By LENORE RUTHERFORD
There's no doubt Michelle and Bob Fulcher take Halloween seriously in a fun way.
It's the one night a year when they turn their century-old Victorian home into a spooky fantasyland suitable for families with children.
"Halloween has been my favorite holiday as long as I can remember, and the Wicked Witch of the West was my favorite character in 'The Wizard of Oz,'" Michelle said. "I was 8 or 9 years old the first time I saw it."
Her mother, Betty Martinez, who lives next door, made her an exact replica of the movie character's outfit this year.
"I am so excited about it. She's 78 years old and still a great seamstress," Michelle said.
She'll be wearing the costume for the open house she and Bob are holding tonight.
From 6 to 9 p.m. today, the Fulchers will open their home at the corner of Crocker Avenue and Madrone Street in Tuolumne for eerie tours.
Ten at a time, people will be led from the front gate to the house through a mock cemetery where the most frightening thing they will see is a life-like "Countess Vampira" lying in a coffin.
The Fulchers have planned a creepy tour, complete with tombstones, flying bats, a witch bent over a cauldron, flying broomsticks and ghostly apparitions, all enhanced by spooky lighting and sound effects.
In the house, tourists are likely to see some relatively friendly ghosts, goblins and skeletons, including the Fulchers' most recent acquisition, a life-sized "Red Skeleton."
Red looms over the dining room table where visitors can have candy, cookies and punch.
Bob and Michelle have held many Halloween parties for the nine grown children they have between them, as well as their 20 grandchildren. Michelle has dressed as a witch for Halloween almost every year since her own childhood.
"I like to pretend," she said, "and Halloween is a great excuse to act like a kid again."
The Fulchers have been married for nine years and have both lived in Tuolumne County for more than 20 years. Michelle, who operates a hair salon from home, and Bob, a painting contractor, bought their 100-year-old Queen-Ann-Victorian home five years ago.
"This house is perfect for Halloween," Bob said. "It originally belonged to Wil and Cordelia Symons, and it was well-known that Cordelia gave the best Halloween treats in town."
The home became run-down over the years, so the Fulchers started renovating as soon as they moved in.
When their first Halloween in the house came around, they had taken off the porches to be replaced, so they sat outside the gate and passed out treats.
"Kids were afraid to come to up to us for treats that first year," Michelle said, "but we have had more every year since then, and we love doing it."

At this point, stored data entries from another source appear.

This is an optimization exercise on Yosys and OpenROAD, whose aim is small area, not a production implementation. Only simulation tests tie the RTL to the original design; equivalence was not proved. Power and IR drop assume default switching activity.

==> flow/design.v <==
module vbs_rca #(parameter W = 8) (
    input  wire [W-1:0] a,
    input  wire [W-1:0] b,
    input  wire         ci,
    output wire [W-1:0] s,
    output wire         co
);
    wire [W:0] c;
    assign c[0] = ci;
    genvar i;
    generate
        for (i = 0; i < W; i = i + 1) begin : g
            assign s[i]   = a[i] ^ b[i] ^ c[i];
            assign c[i+1] = (a[i] & b[i]) | (a[i] & c[i]) | (b[i] & c[i]);
        end
    endgenerate
    assign co = c[W];
endmodule
module vbs_sinc2(input [14:0] h, output [6:0] f);
    wire n1 = h[0] ^ h[2] ^ h[4];
    wire n2 = (h[0] & h[2]) | (h[0] & h[4]) | (h[2] & h[4]);
    wire n3 = h[6] ^ h[8] ^ h[10];
    wire n4 = (h[6] & h[8]) | (h[6] & h[10]) | (h[8] & h[10]);
    wire n5 = h[1] ^ h[13] ^ h[2];
    wire n6 = (h[1] & h[13]) | (h[1] & h[2]) | (h[13] & h[2]);
    wire n7 = h[12] ^ h[5] ^ h[9];
    wire n8 = (h[12] & h[5]) | (h[12] & h[9]) | (h[5] & h[9]);
    wire n9 = h[3] ^ h[11] ^ h[4];
    wire n10 = (h[3] & h[11]) | (h[3] & h[4]) | (h[11] & h[4]);
    wire n11 = h[10] ^ h[5] ^ h[9];
    wire n12 = (h[10] & h[5]) | (h[10] & h[9]) | (h[5] & h[9]);
    wire n13 = n1 ^ n3 ^ h[12];
    wire n14 = (n1 & n3) | (n1 & h[12]) | (n3 & h[12]);
    wire n15 = n2 ^ n4 ^ n5;
    wire n16 = (n2 & n4) | (n2 & n5) | (n4 & n5);
    wire n17 = n7 ^ h[6] ^ h[8];
    wire n18 = (n7 & h[6]) | (n7 & h[8]) | (h[6] & h[8]);
    wire n19 = n6 ^ n8 ^ n9;
    wire n20 = (n6 & n8) | (n6 & n9) | (n8 & n9);
    wire n21 = n11 ^ h[6] ^ h[8];
    wire n22 = (n11 & h[6]) | (n11 & h[8]) | (h[6] & h[8]);
    wire n23 = n10 ^ n12 ^ h[7];
    wire n24 = (n10 & n12) | (n10 & h[7]) | (n12 & h[7]);
    wire n25 = n14 ^ n15 ^ n17;
    wire n26 = (n14 & n15) | (n14 & n17) | (n15 & n17);
    wire n27 = n16 ^ n18 ^ n19;
    wire n28 = (n16 & n18) | (n16 & n19) | (n18 & n19);
    wire n29 = n20 ^ n22 ^ n23;
    wire n30 = (n20 & n22) | (n20 & n23) | (n22 & n23);
    wire n31 = n26 ^ n27 ^ n21;
    wire n32 = (n26 & n27) | (n26 & n21) | (n27 & n21);
    wire n33 = n32 ^ n28 ^ n29;
    wire n34 = (n32 & n28) | (n32 & n29) | (n28 & n29);
    wire n35 = n34 ^ n30 ^ n24;
    wire n36 = (n34 & n30) | (n34 & n24) | (n30 & n24);
    wire n37 = n13 ^ h[14];
    wire n38 = n13 & h[14];
    wire n39 = n25 ^ n38;
    wire n40 = n25 & n38;
    wire n41 = n31 ^ n40;
    wire n42 = n31 & n40;
    wire n43 = n33 ^ n42;
    wire n44 = n33 & n42;
    wire n45 = n35 ^ n44;
    wire n46 = n35 & n44;
    wire n47 = n36 ^ n46;
    wire n48 = n36 & n46;
    assign f = {n48, n47, n45, n43, n41, n39, n37};
endmodule
module vb_sense (
    input  wire         clk,
    input  wire         rst,
    input  wire         enable,
    input  wire         tick,
    input  wire [5:0]   s_ls,
    input  wire         s_hs,
    input  wire         hs_en,
    input  wire [95:0]  sense_fs,
    input  wire [95:0]  i_oc,
    input  wire [15:0]  hs_fs,
    input  wire [15:0]  bank_oc,
    output wire [48:0]  f_code,
    output wire [5:0]   oc_fault,
    output wire         bank_oc_fault,
    output reg          meas_valid,
    output wire [101:0] meas_x
);
    wire       clr  = rst | ~enable;
    wire       inst = tick & enable & ~rst;
    wire [6:0] bits = {s_hs, s_ls};
    integer n;
    genvar  c;
    reg         fresh;                 
    reg  [4:0]  q    [0:6];            
    reg  [6:0]  qz;                    
    reg  [6:0]  prev_hit;
    reg  [6:0]  sticky;
    wire [6:0]  hit;
    always @(posedge clk) begin
        if (clr)       fresh <= 1'b1;
        else if (inst) fresh <= 1'b0;
    end
    generate
        for (c = 0; c < 7; c = c + 1) begin : g_fast
            reg  [14:0] h;             
            wire        h0 = h[0] & ~fresh;
            wire [6:0]  f;
            vbs_sinc2 u_s (.h({h[14:1], h0}), .f(f));
            always @(posedge clk) begin
                if (clr)       h[14:1] <= 14'd0;
                else if (inst) h[14:1] <= {h[13:1], h0};
                if (inst)      h[0] <= bits[c];
            end
            assign f_code[7*c +: 7] = f;
            wire        ge;
            vbs_rca #(6) u_c (.a({f[6], f[4:0]}), .b(~{1'b0, q[c]}), .ci(qz[c]), .s(), .co(ge));
            assign hit[c] = (f[6] | f[5]) & ge;
        end
    endgenerate
    assign oc_fault      = sticky[5:0] | (hit[5:0] & prev_hit[5:0]);
    assign bank_oc_fault = sticky[6]   | (hit[6] & prev_hit[6]);
    always @(posedge clk) begin
        if (clr) begin
            prev_hit <= 7'd0;
            sticky   <= 7'd0;
        end else if (tick) begin
            prev_hit <= {hit[6] & hs_en, hit[5:0]};
            sticky   <= {bank_oc_fault, oc_fault};
        end
    end
    reg  [6:0]  dsel;                  
    reg  [1:0]  dph;                   
    reg  [15:0] rem;
    reg  [3:0]  qq;
    wire [111:0] fs_all = {hs_fs, sense_fs};
    wire [111:0] i_all  = {bank_oc, i_oc};
    wire [15:0]  d_fs, d_i;
    generate
        for (c = 0; c < 16; c = c + 1) begin : g_dmux
            wire [6:0] tf, ti;
            genvar k;
            for (k = 0; k < 7; k = k + 1) begin : g_k
                assign tf[k] = dsel[k] & fs_all[16*k + c];
                assign ti[k] = dsel[k] & i_all[16*k + c];
            end
            assign d_fs[c] = |tf;
            assign d_i[c]  = |ti;
        end
    endgenerate
    wire [15:0] r0 = (dph == 2'd0) ? d_i : rem;
    wire [15:0] t1, t2;
    wire        nb1, nb2;
    vbs_rca #(16) u_d1 (.a({r0[14:0], 1'b0}), .b(~d_fs), .ci(1'b1), .s(t1), .co(nb1));
    wire        qa = nb1 | r0[15];
    wire [15:0] r1 = qa ? t1 : {r0[14:0], 1'b0};
    vbs_rca #(16) u_d2 (.a({r1[14:0], 1'b0}), .b(~d_fs), .ci(1'b1), .s(t2), .co(nb2));
    wire        qb = nb2 | r1[15];
    wire [15:0] r2 = qb ? t2 : {r1[14:0], 1'b0};
    always @(posedge clk) begin
        if (clr) begin
            dsel <= 7'd1;
            dph  <= 2'd0;
        end else if (dph == 2'd2) begin
            dph  <= 2'd0;
            dsel <= {dsel[5:0], dsel[6]};
        end else begin
            dph  <= dph + 2'd1;
        end
        rem <= r2;
        qq  <= (dph == 2'd0) ? {2'b00, qa, qb} : {qq[1:0], qa, qb};
        for (n = 0; n < 7; n = n + 1)
            if (dph == 2'd2 && dsel[n]) begin
                q[n]  <= {qq, qa};
                qz[n] <= (r1 == 16'd0);
            end
    end
    reg  [5:0]  pos;                   
    reg  [1:0]  blk;                   
    reg  [1:0]  ph;                    
    reg  [2:0]  fl;                    
    reg  [2:0]  zl;                    
    reg  [2:0]  dl;                    
    wire        apply = |fl;
    wire        zero  = |zl;
    wire [1:0]  role  = (ph == blk) ? 2'd0 :
                        (ph == ((blk == 2'd2) ? 2'd0 : blk + 2'd1)) ? 2'd1 : 2'd2;
    wire        zc    = apply & (role == 2'd2) & (pos == 6'd0);
    reg  [11:0] wr0, wr1, wr2;         
    wire        p0    = (pos == 6'd0);
    wire [11:0] w     = (role == 2'd0) ? (p0 ? 12'd2080 : wr2) :
                        (role == 2'd1) ? (p0 ? 12'd2016 : wr2) :
                                         (p0 ? 12'd0    : wr2);
    wire [7:0]  db;                    
    vbs_rca #(8) u_db (.a(8'd65), .b(~{1'b0, pos, 1'b0}), .ci(1'b0), .s(db), .co());
    wire [11:0] wd    = (role == 2'd0) ? {6'b111111, pos} :
                        (role == 2'd1) ? {{4{db[7]}}, db} : {6'd0, pos};
    wire [11:0] wn;
    vbs_rca #(12) u_w (.a(w), .b(wd), .ci(1'b0), .s(wn), .co());
    always @(posedge clk) begin
        wr0 <= apply ? wn : wr2;
        wr1 <= wr0;
        wr2 <= wr1;
    end
    wire        dec   = inst & (pos == 6'd62);
    always @(posedge clk) begin
        if (rst) begin
            blk <= 2'd0;
            ph  <= 2'd0;
            dl  <= 3'd0;
        end else begin
            if (inst && pos == 6'd63) blk <= (blk == 2'd2) ? 2'd0 : blk + 2'd1;
            ph  <= (ph == 2'd2) ? 2'd0 : ph + 2'd1;
            dl  <= {dl[1:0], dec};
        end
        if (clr) begin
            pos <= 6'd63;
            fl  <= 3'd0;
        end else begin
            if (inst) pos <= pos + 6'd1;
            fl  <= {fl[1:0], inst};
        end
        zl <= {zl[1:0], clr};
    end
    reg         cact;                  
    reg  [5:0]  csel;                  
    reg  [3:0]  cstep;                 
    wire        cfirst = (cstep == 4'd0);
    wire        clast  = (cstep == 4'd15);
    wire        capv   = (|dl) & (role == 2'd0);
    wire [18:0] mv;                    
    wire        mm;                    
    wire [17:0] u_in;
    reg  [17:0] u;
    wire [18:0] ms;
    wire [18:0] vsel [0:5];
    wire [5:0]  msel;
    generate
        for (c = 0; c < 6; c = c + 1) begin : g_meas
            reg  [17:0] r0q, r1q, r2q;     
            reg  [18:0] v;                 
            reg  [15:0] fsr;               
            wire        zb   = (zero | zc) & ~capv;
            wire [17:0] base = zb ? 18'd0 : r2q;
            wire [11:0] wadd = ((apply | capv) & g_fast[c].h[0]) ? w : 12'd0;
            wire [17:0] sum;
            wire        sco;
            vbs_rca #(18) u_r (.a(base), .b({6'd0, wadd}), .ci(1'b0), .s(sum), .co(sco));
            always @(posedge clk) begin
                r0q <= sum;
                r1q <= r0q;
                r2q <= r1q;
                if (capv)
                    v <= {~sco & ~sum[17], ~sum[17], sum[16:0]};
                else if (cact && csel[c] && clast)
                    v[16:0] <= ms[18:2];
                if (dec) fsr <= sense_fs[16*c +: 16];
                else     fsr <= {fsr[0], fsr[15:1]};
            end
            assign vsel[c] = csel[c] ? v : 19'd0;
            assign msel[c] = csel[c] & fsr[13];
            assign meas_x[17*c +: 17] = v[16:0];
        end
    endgenerate
    assign mv = vsel[0] | vsel[1] | vsel[2] | vsel[3] | vsel[4] | vsel[5];
    assign mm = |msel;
    assign u_in = cfirst ? {1'b0, mv[18], 16'd0} : u;
    vbs_rca #(19) u_m (.a({u_in[17], u_in}), .b(mm ? mv : 19'd0), .ci(mv[18]),
                       .s(ms), .co());
    always @(posedge clk) begin
        u <= ms[18:1];
        if (rst) begin
            cact       <= 1'b0;
            meas_valid <= 1'b0;
        end else begin
            meas_valid <= cact & clast & csel[5];
            if (dl[2]) begin
                cact  <= 1'b1;
                csel  <= 6'd1;
                cstep <= 4'd0;
            end else if (cact) begin
                cstep <= cstep + 4'd1;
                if (clast) begin
                    csel <= {csel[4:0], 1'b0};
                    if (csel[5]) cact <= 1'b0;
                end
            end
        end
    end
endmodule
==> flow/flow/run.sh <==
#!/bin/bash
# The standard layout (standard.sh) with two changes: the ports are
# buffered by the smallest buffer (sky130_fd_sc_hd__buf_1), and clock tree
# synthesis uses larger sink clusters and no dummy loads.
# make's output goes to flow_make.log; each ORFS step logs under orfs/logs.
set -euo pipefail
bash standard.sh \
  "BUFFER_PORTS_ARGS=-buffer_cell sky130_fd_sc_hd__buf_1" \
  "CTS_ARGS=-sink_clustering_enable -repair_clock_nets -sink_clustering_size 30 -sink_clustering_max_diameter 80 -dont_use_dummy_load" \
  finish > flow_make.log 2>&1
==> flow/standard.sh <==
#!/bin/bash
# synth_recipe.tcl (not shown) runs the flow's synth.tcl, then flattens the netlist and writes it again
# the make line also repeats each setting of config.mk as NAME=value (left out here)
make -C /OpenROAD-flow-scripts/flow DESIGN_CONFIG=/design/flow/config.mk WORK_HOME=/design/flow/orfs CLKGATE_MAP_FILE= SYNTH_SCRIPT=/design/flow/synth_recipe.tcl "${@:-finish}"
==> flow/config.mk <==
export PLATFORM = sky130hd
export DESIGN_NAME = vb_sense
export DESIGN_NICKNAME = vb_sense
export VERILOG_FILES = /design/flow/design.v
export SDC_FILE = /design/flow/constraint.sdc
export NUM_CORES = 4
export LEC_CHECK = 0
export CAP_MARGIN = 20
export CORE_MARGIN = 2
export CORE_UTILIZATION = 55
export PLACE_DENSITY = 0.7
export SETUP_SLACK_MARGIN = 0.3
export SLEW_MARGIN = 20
==> flow/constraint.sdc <==
create_clock -name core_clock -period 15.0 [get_ports {clk}]
set_input_delay 3.0000 -clock core_clock [delete_from_list [all_inputs] [get_ports {clk}]]
set_output_delay 3.0000 -clock core_clock [all_outputs]
set_load 0.01 [all_outputs]
==> results of run 1 <==
==> cell usage after synthesis, types with 11 or more instances <==
master	number
nor2b_1	132
a22oi_1	102
fa_1	248
maj3_1	13
inv_1	257
and2_1	15
edfxtp_1	173
o21ai_0	17
a221oi_1	18
a31oi_1	28
nand2_1	568
a222oi_1	31
nand2b_1	14
a21o_1	18
nand4_1	11
buf_1	15
ha_1	104
buf_4	155
buf_2	11
clkbuf_1	105
nor2_1	223
a21oi_1	31
nand3_1	29
dfxtp_1	637
mux2i_1	119
a22o_1	11
==> routing by layer <==
| metal | track usage | up-vias | routed length (um) |
|---|---|---|---|
| li1 | - | 10500 | - |
| met3 | 0.0396 | 164 | 5230 |
| met5 | 0 | - | 0 |
| met2 | 0.435 | 760 | 40800 |
| met1 | 0.330 | 11100 | 34500 |
| met4 | 0.0864 | 0 | 2670 |
==> logic make-up (layout without fill, tap and decap cells) <==
logic type	Yosys count	count (layout)	share of synthesized area
adders and majority gates	365	365	0.183
AOI/OAI and AO/OA	296	296	0.0627
other	0	1	0
xor gates and xnor gates	14	14	0.00351
and+or+nand+nor	1014	1016	0.124
muxes	126	126	0.0364
buffers and inverters	547	741	0.0760
DFF	810	810	0.514
==> state kept, by name (all words and copies together) (netlist names), 12 cells and up <==
| signal | flops |
|---|---|
| g_meas.r1q | 108 |
| wr0 | 12 |
| g_fast.h | 105 |
| g_meas.r2q | 108 |
| wr2 | 12 |
| g_meas.fsr | 96 |
| g_meas.v | 114 |
| wr1 | 12 |
| rem | 16 |
| g_meas.r0q | 108 |
| q | 35 |
| u | 18 |
==> power breakdown <==
part	switching, mW	internal (mW)
clock	0.652	0.467
combinational	0.608	0.354
sequential	0.0745	2.55
total	1.33	3.37
==> timing repair <==
item,4_1_cts,5_1_grt
gates cloned,0,2
resized for setup,1,11
buffers inserted,0,3
pin swaps,0,4
endpoints found under the setup margin,1,17
==> per-stage QoR <==
stage	utilization	cells	worst slack, ns	total power, mW
after floorplan	-	3172	0.301	3.31
after global placement	0.576	4169	-0.0655	3.57
after detailed placement	0.576	4169	-0.264	3.61
after CTS	0.592	4208	0.364	4.72
after global routing	0.593	4215	0.0305	4.96
final	0.593	4215	0.327	4.70
==> layout make-up <==
cell class	count	area share
antenna	1	0.0000671
sequential	810	0.481
multi-input combinational	1817	0.388
inverter	259	0.0261
clock buffer	39	0.0262
timing repair buffer	443	0.0499
tap	846	0.0284
==> worst paths after layout <==
kind,start,end,cells past startpoint
worst max-delay path,i_oc[33],rem[15],41
worst min-delay path,wr1[2],wr2[2],0
worst min register to register,wr1[2],wr2[2],0
worst max register to register,dsel[3],rem[15],41
==> cell usage in the layout, fill, tap and decap left out, types with 28 or more instances in the layout <==
cell | Yosys | routed
a21oi_1 | 31 | 30
a222oi_1 | 31 | 31
a22oi_1 | 102 | 102
a31oi_1 | 28 | 28
buf_1 | 15 | 392
buf_4 | 155 | 48
clkbuf_16 | 0 | 39
dfxtp_1 | 637 | 637
edfxtp_1 | 173 | 173
fa_1 | 248 | 220
fa_2 | 0 | 28
ha_1 | 104 | 104
inv_1 | 257 | 254
mux2i_1 | 119 | 119
nand2_1 | 568 | 567
nand3_1 | 29 | 29
nor2_1 | 223 | 222
nor2b_1 | 132 | 131
==> impl_metrics.csv, run 1 <==
group,metric,value,unit
clock_tree,clock-sinks,810,
layout,fillers,5310,
floorplan,dieWidth,256,um
synth,netlist_instances,3172,
sta,rsz0062_at_grt,"yes",
critical_path,cp_max_fo,4,
sta,hold_violations,0,
sta,finalCriticalPeriod,14.67,ns
critical_path,critPathMaxStageDelay,0.51,ns
critical_path,end_kind,"register",
hold_path,hold_path.class,"register to register",
clock_tree,cts_max_path_buffers,3,
sta,finalSetupTns,0,ns
critical_path,cp.arrival,15.13,ns
layout,register_area,0.0179,mm2
synth,synth_top_area_cell,"dfxtp_1",
clock_tree,clk_latency,0.61,ns
route,ant_nets,0,
sta,slew_viol_final,0,
critical_path,crit_top_cell,"fa_2",
sta,setup_violations,0,
synth,yosysWarningCount,2,
layout,nets,3958,
sta,maxSlewHeadroom,0.277,
synth,synthArstFlopShare,0,
clock_tree,numCtsBuffers,39,
power,power.density,126,mW/mm2
placed_design,place_area,0.0362,mm2
global_route,grt_max_degree,98,
power,leakage,15.7,nW
critical_path,path_buf_inv,3,
status,outcome,"finished clean",
floorplan,row_count,92,
critical_path,start_kind,"input pin",
floorplan,io-pin-count,395,
global_route,grt_pass1_vias,23900,
synth,yosys_register_bits,810,
route,remaining_drc_errors,0,
sta,worst_slew_pin_slew,1.08,ns
critical_path,crit_type,"input pin to register",
clock_tree,ctsHoldBuffers,0,
global_route,overflow,0,
route,route.detailed.wl_per_inst,19.7,um
synth,ys_types,50,
synth,synthTopCellsByArea,"dfxtp_1 37%, edfxtp_1 15%, fa_1 14%",
critical_path,cpLargestDelayFamily,"adder cells",
synth,syn_area_per_cell,11.0,um2
sta,fmax,0.0682,GHz
power,irDropWorstVdd,75.2,uV
route,drt_pass1_iterations,7,
synth,synthFlopType,"dfxtp_1",
floorplan,initial_core_util,0.555,
layout,syn2layout_area_growth,6.85,%
placed_design,place.port_buffers,394,
sta,period_share,0.978,
synth,syn_area,0.0349,mm2
sta,fin_worst_skew,0.0754,ns
synth,yosysTopAreaCellShare,0.365,
floorplan,die_h,256,um
sta,whs,0.268,ns
critical_path,worstPathRequired,15.46,ns
clock_tree,cts_tree,"built",
floorplan,core,0.0629,mm2
layout,multi_input_area,0.0145,mm2
route,initialDrtViolationCount,1833,
layout,final_area,0.0373,mm2
clock_tree,cts.clk_slew.worst_paths,0.11,ns
route,drt-total-wl,83200,um
critical_path,rrSetupSlack,1.91,ns
global_route,antenna_found_initial,2,
synth,syn_nets,3760,
synth,synth-edff-count,173,
route,via_per_inst,5.35,
placed_design,gp_congestion,0.945,
placed_design,hpwl,61500,um
global_route,grt_pass1_wl,130000,um
clock_tree,htreeDepth,2,
clock_tree,cts_root_buffer,"clkbuf_16",
critical_path,slowest_stage,"fa_2",
layout,drive_above_1_share,0.0433,
floorplan,dieArea,0.0655,mm2
route,route.vias.total,22600,
run,maxCapViolCount,0,
synth,seq_area_frac_synth,0.514,
global_route,grtUsageTotal,0.254,
==> run 2, diff against run 1 <==
--- a/flow/config.mk
+++ b/flow/config.mk
@@ -8,6 +8,6 @@
 export CAP_MARGIN = 20
 export CORE_MARGIN = 2
-export CORE_UTILIZATION = 55
-export PLACE_DENSITY = 0.7
+export CORE_UTILIZATION = 40
+export PLACE_DENSITY = 0.6
 export SETUP_SLACK_MARGIN = 0.3
 export SLEW_MARGIN = 20
==> run 2 against run 1 <==
Effect of this change:
- critical path type unchanged
- flip-flop and latch count unchanged
- worst setup slack improved by 0.0047 ns
- worst hold slack improved by 0.016 ns
- area after synthesis unchanged
- via count decreased by 2.0%
- largest cell class unchanged
- non-clock buffer count decreased by 2
- critical path depth increased by 1
- largest power group unchanged
- combinational power decreased by 1%
- cell count increased by 7.3%
- clock skew decreased by 0.0028 ns
==> impl_metrics.csv, run 2 <==
group,metric,value,unit
clock_tree,cts_max_path_buffers,3,
route,route.vias.total,22100,
sta,slew_viol_final,0,
clock_tree,ctsHoldBuffers,0,
synth,synthFlopType,"dfxtp_1",
clock_tree,cts_root_buffer,"clkbuf_16",
clock_tree,cts.clk_slew.worst_paths,0.09,ns
floorplan,io-pin-count,395,
route,initialDrtViolationCount,1826,
power,total_power,4.73,mW
placed_design,dp.cells,4478,
run,maxCapViolCount,0,
synth,synth.most_common_cell,"dfxtp_1",
layout,fillers,8234,
power,irDropWorstVdd,78.0,uV
global_route,grt_pass1_vias,22500,
synth,synth_top_area_cell,"dfxtp_1",
synth,ys_types,50,
layout,nets,3959,
placed_design,gp_congestion,0.877,
floorplan,dieWidth,299,um
clock_tree,htreeDepth,2,
synth,syn_area,0.0349,mm2
synth,synthTopCellsByArea,"dfxtp_1 37%, edfxtp_1 15%, fa_1 14%",
layout,multi_input_area,0.0145,mm2
route,route.detailed.wl_per_inst,18.7,um
route,remaining_drc_errors,0,
clock_tree,cts_tree,"built",
synth,synthArstFlopShare,0,
critical_path,crit_end,"rem[15]",
sta,setup_violations,0,
sta,fin_worst_skew,0.0726,ns
synth,syn_nets,3760,
synth,yosys_register_bits,810,
floorplan,die_h,299,um
sta,finalCriticalPeriod,14.67,ns
floorplan,core,0.0866,mm2
global_route,overflow,0,
synth,seq_area_frac_synth,0.514,
critical_path,end_kind,"register",
clock_tree,numCtsBuffers,42,
synth,netlist_instances,3172,
synth,synth-edff-count,173,
critical_path,reg2reg_to,"rem[15]",
global_route,grt_max_degree,98,
synth,yosysTopAreaCellShare,0.365,
layout,final_common_cell,"dfxtp_1",
layout,register_area,0.0179,mm2
floorplan,initial_core_util,0.403,
route,drt-total-wl,84500,um
critical_path,crit_type,"input pin to register",
critical_path,cp.arrival,15.18,ns
sta,rsz0062_at_grt,"yes",
floorplan,dieArea,0.0896,mm2
sta,period_share,0.978,
synth,syn_area_per_cell,11.0,um2
critical_path,crit_top_cell,"fa_2",
sta,maxSlewHeadroom,0.287,
critical_path,start_kind,"input pin",
critical_path,critPathMaxStageDelay,0.45,ns
clock_tree,clock-sinks,810,
critical_path,startpoint,"i_oc[32]",
power,power.density,125,mW/mm2
sta,hold_violations,0,
hold_path,hold_path.class,"register to register",
global_route,antenna_found_initial,3,
route,via_per_inst,4.89,
clock_tree,clk_latency,0.62,ns
critical_path,rrSetupSlack,2.11,ns
power,leakage,15.7,nW
placed_design,place.port_buffers,394,
global_route,grtUsageTotal,0.188,
hold_path,hold_depth,0,
synth,yosysWarningCount,2,
sta,worst_slew_pin_slew,1.07,ns
layout,final_cells,4524,
layout,num_antenna_cells,0,
sta,fmax,0.0682,GHz
global_route,grt_pass1_wl,131000,um
route,drt_pass1_iterations,6,
placed_design,hpwl,63300,um
critical_path,slowest_stage,"fa_2",
layout,syn2layout_area_growth,8.08,%
route,ant_nets,0,
floorplan,row_count,108,
synth,synth_commonest_cells,"637 x dfxtp_1, 568 x nand2_1, 257 x inv_1",
critical_path,worstPathRequired,15.51,ns
status,outcome,"finished clean",
layout,regMostFlops,"g_meas.v",
layout,largest_reg_flops,114,
sta,finalSetupTns,0,ns
critical_path,cp_max_fo,9,
layout,drive_above_1_share,0.0430,
layout,mostFrequentLayoutCells,"637 x dfxtp_1, 567 x nand2_1, 393 x buf_1, 255 x inv_1, 222 x nor2_1",
critical_path,worst_r2r_startpoint,"dsel[2]",
critical_path,worst_r2r_path_depth,41,
layout,utilization,0.436,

The Fulchers, who are members of the Mono Village Church of Jesus Christ of Latter-day Saints, don't take the same light-hearted approach to Christmas decorating as they do to Halloween.
"Halloween is all pretend," said Michelle, "but Christmas is a very serious religious holiday for us. We may have some lights at Christmas, and someday I would like to have a lighted manger scene with music, but that's about all."